Un día me puse a pensar: “Estoy jugando con la vida de mi hijo”. Lo platicamos con mi familia y como pudimos lo trajimos otra vez, después de dos meses y medio de haber suspendido el tratamiento. Dejé de llevar a mi hijo por la economía tan compleja que tenemos: seis hijos de 22, 18, 15, 13, 10 y 7 años, una nuera de 19 y un nieto de un año. Mi esposo y yo tenemos que comer, tenemos necesidades y nuestra única fuente de ingreso es el campo, el cual se tiene que trabajar con jornadas largas para recibir una cosecha, la cual se tiene que dividir en tres: el pago de la renta del terreno, nuestro alimento de autoconsumo y la venta para poder tener dinero para los pasajes y demás gastos. Esto no es fácil, esto es sumamente complejo y desesperante cuando tienes un hijo con cáncer.

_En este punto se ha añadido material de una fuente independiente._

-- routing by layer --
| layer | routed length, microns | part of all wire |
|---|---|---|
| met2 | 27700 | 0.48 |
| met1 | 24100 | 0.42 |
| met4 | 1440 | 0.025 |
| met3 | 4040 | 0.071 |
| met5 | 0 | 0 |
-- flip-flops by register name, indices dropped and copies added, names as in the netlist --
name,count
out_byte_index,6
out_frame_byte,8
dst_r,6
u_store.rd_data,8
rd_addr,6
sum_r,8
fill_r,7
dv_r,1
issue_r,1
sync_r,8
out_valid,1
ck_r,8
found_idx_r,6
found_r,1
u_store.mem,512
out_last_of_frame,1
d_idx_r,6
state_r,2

Al regresar a retomar la atención para él, todos se enojaron conmigo: los médicos, las trabajadoras sociales y la psicóloga. Pero ahora, con esta recaída, aprendí que no debo de jugar con el tratamiento de mi hijo y que debo de seguir las indicaciones del médico. Ahora nos han ayudado a organizarnos, enseñándonos a buscar redes de apoyo y a gestionar ayudas para la cobertura de nuestros pasajes y necesidades extras.
Entendiendo que nuestra participación en el tratamiento tiene que ser activa, por eso decidimos hacer trabajos extras en el campo, vendiendo pulseras elaboradas por nosotros, todo para juntar recursos y solventar algunos gastos. Pero sobre todo, confiamos en la ayuda de Dios para que mi hijo llegue al trasplante y pueda curarse en su totalidad.
*Estas palabras forman parte del libro en prensa Rostros en la Oscuridad: Cáncer, un libro que reúne relatos diversos de personas afectadas por el cáncer.